--- src/rtl/uart_pkg.sv ---
// Shared UART definitions: RX sequencer states, default frame geometry,
// and a constant-evaluable ceil(log2) helper for sizing counters.
package uart_pkg;

    localparam int unsigned DATAWIDTH_DEF  = 8;
    localparam int unsigned OVERSAMPLE_DEF = 16;

    typedef enum logic [2:0] {
        IDLE,
        START,
        DATA,
        STOP,
        BRK
    } rx_state_t;

    // Smallest r with 2**r >= value (value >= 2 for meaningful widths).
    function automatic int unsigned clog2(input int unsigned value);
        int unsigned v;
        int unsigned r;
        v = (value > 0) ? value - 1 : 0;
        r = 0;
        while (v > 0) begin
            r++;
            v = v >> 1;
        end
        return r;
    endfunction

endpackage

--- src/rtl/sync_2ff.sv ---
// Two-flop synchroniser for an asynchronous single-bit input.
// The reset value is a parameter so an idle-high line does not look
// like a start edge while coming out of reset.
module sync_2ff #(
    parameter logic RESET_VAL = 1'b1
) (
    input  logic clk,
    input  logic rst_n,
    input  logic d,
    output logic q
);

    logic meta_q;
    logic sync_q;

    // Two-stage capture of the asynchronous input.
    always_ff @(posedge clk or negedge rst_n) begin
        if (!rst_n) begin
            meta_q <= RESET_VAL;
            sync_q <= RESET_VAL;
        end else begin
            meta_q <= d;
            sync_q <= meta_q;
        end
    end

    assign q = sync_q;

endmodule

--- src/rtl/uart_rx_ctrl.sv ---
// UART receive sequencer: synchronises the serial line, qualifies the start
// bit at mid-bit, issues mid-bit shift pulses, checks the stop bit, and owns
// the rx_valid/rx_ready handshake plus frame and overrun error pulses.
module uart_rx_ctrl
    import uart_pkg::*;
#(
    parameter int unsigned DATAWIDTH  = DATAWIDTH_DEF,
    parameter int unsigned OVERSAMPLE = OVERSAMPLE_DEF
) (
    input  logic clk,
    input  logic rst,
    input  logic rx_in,
    input  logic bit_enb,
    input  logic rx_ready,
    output logic shift_en,
    output logic count_enb,
    output logic ld_data,
    output logic sampled_bit,
    output logic rx_valid,
    output logic frame_err,
    output logic overrun_err,
    output logic busy
);

    localparam int unsigned TW = clog2(OVERSAMPLE);
    localparam int unsigned BW = clog2(DATAWIDTH + 1);

    localparam logic [TW-1:0] TICK_MID = TW'(OVERSAMPLE / 2 - 1);
    localparam logic [TW-1:0] TICK_END = TW'(OVERSAMPLE - 1);
    localparam logic [BW-1:0] BIT_LAST = BW'(DATAWIDTH - 1);

    logic          rx_s;
    rx_state_t     state_q,       state_d;
    logic [TW-1:0] tick_cnt_q,    tick_cnt_d;
    logic [BW-1:0] bit_cnt_q,     bit_cnt_d;
    logic          shift_en_q,    shift_en_d;
    logic          count_enb_q,   count_enb_d;
    logic          ld_data_q,     ld_data_d;
    logic          rx_valid_q,    rx_valid_d;
    logic          frame_err_q,   frame_err_d;
    logic          overrun_err_q, overrun_err_d;
    logic          busy_q,        busy_d;

    sync_2ff #(
        .RESET_VAL(1'b1)
    ) u_sync (
        .clk  (clk),
        .rst_n(rst),
        .d    (rx_in),
        .q    (rx_s)
    );

    // Next-state, counters and frame pulses; counters move only on bit_enb.
    always_comb begin
        state_d     = state_q;
        tick_cnt_d  = tick_cnt_q;
        bit_cnt_d   = bit_cnt_q;
        shift_en_d  = 1'b0;
        ld_data_d   = 1'b0;
        frame_err_d = 1'b0;
        case (state_q)
            IDLE: begin
                if (!rx_s) begin
                    state_d    = START;
                    tick_cnt_d = '0;
                end
            end
            START: begin
                if (bit_enb) begin
                    if (tick_cnt_q == TICK_MID) begin
                        if (!rx_s) begin
                            state_d    = DATA;
                            tick_cnt_d = '0;
                            bit_cnt_d  = '0;
                        end else begin
                            state_d = IDLE;
                        end
                    end else begin
                        tick_cnt_d = tick_cnt_q + 1'b1;
                    end
                end
            end
            DATA: begin
                if (bit_enb) begin
                    if (tick_cnt_q == TICK_END) begin
                        shift_en_d = 1'b1;
                        tick_cnt_d = '0;
                        bit_cnt_d  = bit_cnt_q + 1'b1;
                        if (bit_cnt_q == BIT_LAST) begin
                            state_d = STOP;
                        end
                    end else begin
                        tick_cnt_d = tick_cnt_q + 1'b1;
                    end
                end
            end
            STOP: begin
                if (bit_enb) begin
                    if (tick_cnt_q == TICK_END) begin
                        tick_cnt_d = '0;
                        if (rx_s) begin
                            ld_data_d = 1'b1;
                            state_d   = IDLE;
                        end else begin
                            frame_err_d = 1'b1;
                            state_d     = BRK;
                        end
                    end else begin
                        tick_cnt_d = tick_cnt_q + 1'b1;
                    end
                end
            end
            BRK: begin
                if (rx_s) begin
                    state_d = IDLE;
                end
            end
            default: begin
                state_d = IDLE;
            end
        endcase
        count_enb_d = (state_d == DATA);
        busy_d      = (state_d != IDLE);
    end

    // Consumer handshake: a load wins over rx_ready, so a word loaded in the
    // same clk as rx_ready stays valid and does not count as an overrun.
    always_comb begin
        rx_valid_d    = rx_valid_q;
        overrun_err_d = 1'b0;
        if (ld_data_q) begin
            rx_valid_d    = 1'b1;
            overrun_err_d = rx_valid_q && !rx_ready;
        end else if (rx_ready) begin
            rx_valid_d = 1'b0;
        end
    end

    // State, counters and registered outputs.
    always_ff @(posedge clk or negedge rst) begin
        if (!rst) begin
            state_q       <= IDLE;
            tick_cnt_q    <= '0;
            bit_cnt_q     <= '0;
            shift_en_q    <= 1'b0;
            count_enb_q   <= 1'b0;
            ld_data_q     <= 1'b0;
            rx_valid_q    <= 1'b0;
            frame_err_q   <= 1'b0;
            overrun_err_q <= 1'b0;
            busy_q        <= 1'b0;
        end else begin
            state_q       <= state_d;
            tick_cnt_q    <= tick_cnt_d;
            bit_cnt_q     <= bit_cnt_d;
            shift_en_q    <= shift_en_d;
            count_enb_q   <= count_enb_d;
            ld_data_q     <= ld_data_d;
            rx_valid_q    <= rx_valid_d;
            frame_err_q   <= frame_err_d;
            overrun_err_q <= overrun_err_d;
            busy_q        <= busy_d;
        end
    end

    assign shift_en    = shift_en_q;
    assign count_enb   = count_enb_q;
    assign ld_data     = ld_data_q;
    assign sampled_bit = rx_s;
    assign rx_valid    = rx_valid_q;
    assign frame_err   = frame_err_q;
    assign overrun_err = overrun_err_q;
    assign busy        = busy_q;

endmodule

THE TASK
Restate the data above word for word, omitting nothing.

WRITTEN RESPONSE
--- src/rtl/uart_pkg.sv ---
// Shared UART definitions: RX sequencer states, default frame geometry,
// and a constant-evaluable ceil(log2) helper for sizing counters.
package uart_pkg;

    localparam int unsigned DATAWIDTH_DEF  = 8;
    localparam int unsigned OVERSAMPLE_DEF = 16;

    typedef enum logic [2:0] {
        IDLE,
        START,
        DATA,
        STOP,
        BRK
    } rx_state_t;

    // Smallest r with 2**r >= value (value >= 2 for meaningful widths).
    function automatic int unsigned clog2(input int unsigned value);
        int unsigned v;
        int unsigned r;
        v = (value > 0) ? value - 1 : 0;
        r = 0;
        while (v > 0) begin
            r++;
            v = v >> 1;
        end
        return r;
    endfunction

endpackage

--- src/rtl/sync_2ff.sv ---
// Two-flop synchroniser for an asynchronous single-bit input.
// The reset value is a parameter so an idle-high line does not look
// like a start edge while coming out of reset.
module sync_2ff #(
    parameter logic RESET_VAL = 1'b1
) (
    input  logic clk,
    input  logic rst_n,
    input  logic d,
    output logic q
);

    logic meta_q;
    logic sync_q;

    // Two-stage capture of the asynchronous input.
    always_ff @(posedge clk or negedge rst_n) begin
        if (!rst_n) begin
            meta_q <= RESET_VAL;
            sync_q <= RESET_VAL;
        end else begin
            meta_q <= d;
            sync_q <= meta_q;
        end
    end

    assign q = sync_q;

endmodule

--- src/rtl/uart_rx_ctrl.sv ---
// UART receive sequencer: synchronises the serial line, qualifies the start
// bit at mid-bit, issues mid-bit shift pulses, checks the stop bit, and owns
// the rx_valid/rx_ready handshake plus frame and overrun error pulses.
module uart_rx_ctrl
    import uart_pkg::*;
#(
    parameter int unsigned DATAWIDTH  = DATAWIDTH_DEF,
    parameter int unsigned OVERSAMPLE = OVERSAMPLE_DEF
) (
    input  logic clk,
    input  logic rst,
    input  logic rx_in,
    input  logic bit_enb,
    input  logic rx_ready,
    output logic shift_en,
    output logic count_enb,
    output logic ld_data,
    output logic sampled_bit,
    output logic rx_valid,
    output logic frame_err,
    output logic overrun_err,
    output logic busy
);

    localparam int unsigned TW = clog2(OVERSAMPLE);
    localparam int unsigned BW = clog2(DATAWIDTH + 1);

    localparam logic [TW-1:0] TICK_MID = TW'(OVERSAMPLE / 2 - 1);
    localparam logic [TW-1:0] TICK_END = TW'(OVERSAMPLE - 1);
    localparam logic [BW-1:0] BIT_LAST = BW'(DATAWIDTH - 1);

    logic          rx_s;
    rx_state_t     state_q,       state_d;
    logic [TW-1:0] tick_cnt_q,    tick_cnt_d;
    logic [BW-1:0] bit_cnt_q,     bit_cnt_d;
    logic          shift_en_q,    shift_en_d;
    logic          count_enb_q,   count_enb_d;
    logic          ld_data_q,     ld_data_d;
    logic          rx_valid_q,    rx_valid_d;
    logic          frame_err_q,   frame_err_d;
    logic          overrun_err_q, overrun_err_d;
    logic          busy_q,        busy_d;

    sync_2ff #(
        .RESET_VAL(1'b1)
    ) u_sync (
        .clk  (clk),
        .rst_n(rst),
        .d    (rx_in),
        .q    (rx_s)
    );

    // Next-state, counters and frame pulses; counters move only on bit_enb.
    always_comb begin
        state_d     = state_q;
        tick_cnt_d  = tick_cnt_q;
        bit_cnt_d   = bit_cnt_q;
        shift_en_d  = 1'b0;
        ld_data_d   = 1'b0;
        frame_err_d = 1'b0;
        case (state_q)
            IDLE: begin
                if (!rx_s) begin
                    state_d    = START;
                    tick_cnt_d = '0;
                end
            end
            START: begin
                if (bit_enb) begin
                    if (tick_cnt_q == TICK_MID) begin
                        if (!rx_s) begin
                            state_d    = DATA;
                            tick_cnt_d = '0;
                            bit_cnt_d  = '0;
                        end else begin
                            state_d = IDLE;
                        end
                    end else begin
                        tick_cnt_d = tick_cnt_q + 1'b1;
                    end
                end
            end
            DATA: begin
                if (bit_enb) begin
                    if (tick_cnt_q == TICK_END) begin
                        shift_en_d = 1'b1;
                        tick_cnt_d = '0;
                        bit_cnt_d  = bit_cnt_q + 1'b1;
                        if (bit_cnt_q == BIT_LAST) begin
                            state_d = STOP;
                        end
                    end else begin
                        tick_cnt_d = tick_cnt_q + 1'b1;
                    end
                end
            end
            STOP: begin
                if (bit_enb) begin
                    if (tick_cnt_q == TICK_END) begin
                        tick_cnt_d = '0;
                        if (rx_s) begin
                            ld_data_d = 1'b1;
                            state_d   = IDLE;
                        end else begin
                            frame_err_d = 1'b1;
                            state_d     = BRK;
                        end
                    end else begin
                        tick_cnt_d = tick_cnt_q + 1'b1;
                    end
                end
            end
            BRK: begin
                if (rx_s) begin
                    state_d = IDLE;
                end
            end
            default: begin
                state_d = IDLE;
            end
        endcase
        count_enb_d = (state_d == DATA);
        busy_d      = (state_d != IDLE);
    end

    // Consumer handshake: a load wins over rx_ready, so a word loaded in the
    // same clk as rx_ready stays valid and does not count as an overrun.
    always_comb begin
        rx_valid_d    = rx_valid_q;
        overrun_err_d = 1'b0;
        if (ld_data_q) begin
            rx_valid_d    = 1'b1;
            overrun_err_d = rx_valid_q && !rx_ready;
        end else if (rx_ready) begin
            rx_valid_d = 1'b0;
        end
    end

    // State, counters and registered outputs.
    always_ff @(posedge clk or negedge rst) begin
        if (!rst) begin
            state_q       <= IDLE;
            tick_cnt_q    <= '0;
            bit_cnt_q     <= '0;
            shift_en_q    <= 1'b0;
            count_enb_q   <= 1'b0;
            ld_data_q     <= 1'b0;
            rx_valid_q    <= 1'b0;
            frame_err_q   <= 1'b0;
            overrun_err_q <= 1'b0;
            busy_q        <= 1'b0;
        end else begin
            state_q       <= state_d;
            tick_cnt_q    <= tick_cnt_d;
            bit_cnt_q     <= bit_cnt_d;
            shift_en_q    <= shift_en_d;
            count_enb_q   <= count_enb_d;
            ld_data_q     <= ld_data_d;
            rx_valid_q    <= rx_valid_d;
            frame_err_q   <= frame_err_d;
            overrun_err_q <= overrun_err_d;
            busy_q        <= busy_d;
        end
    end

    assign shift_en    = shift_en_q;
    assign count_enb   = count_enb_q;
    assign ld_data     = ld_data_q;
    assign sampled_bit = rx_s;
    assign rx_valid    = rx_valid_q;
    assign frame_err   = frame_err_q;
    assign overrun_err = overrun_err_q;
    assign busy        = busy_q;

endmodule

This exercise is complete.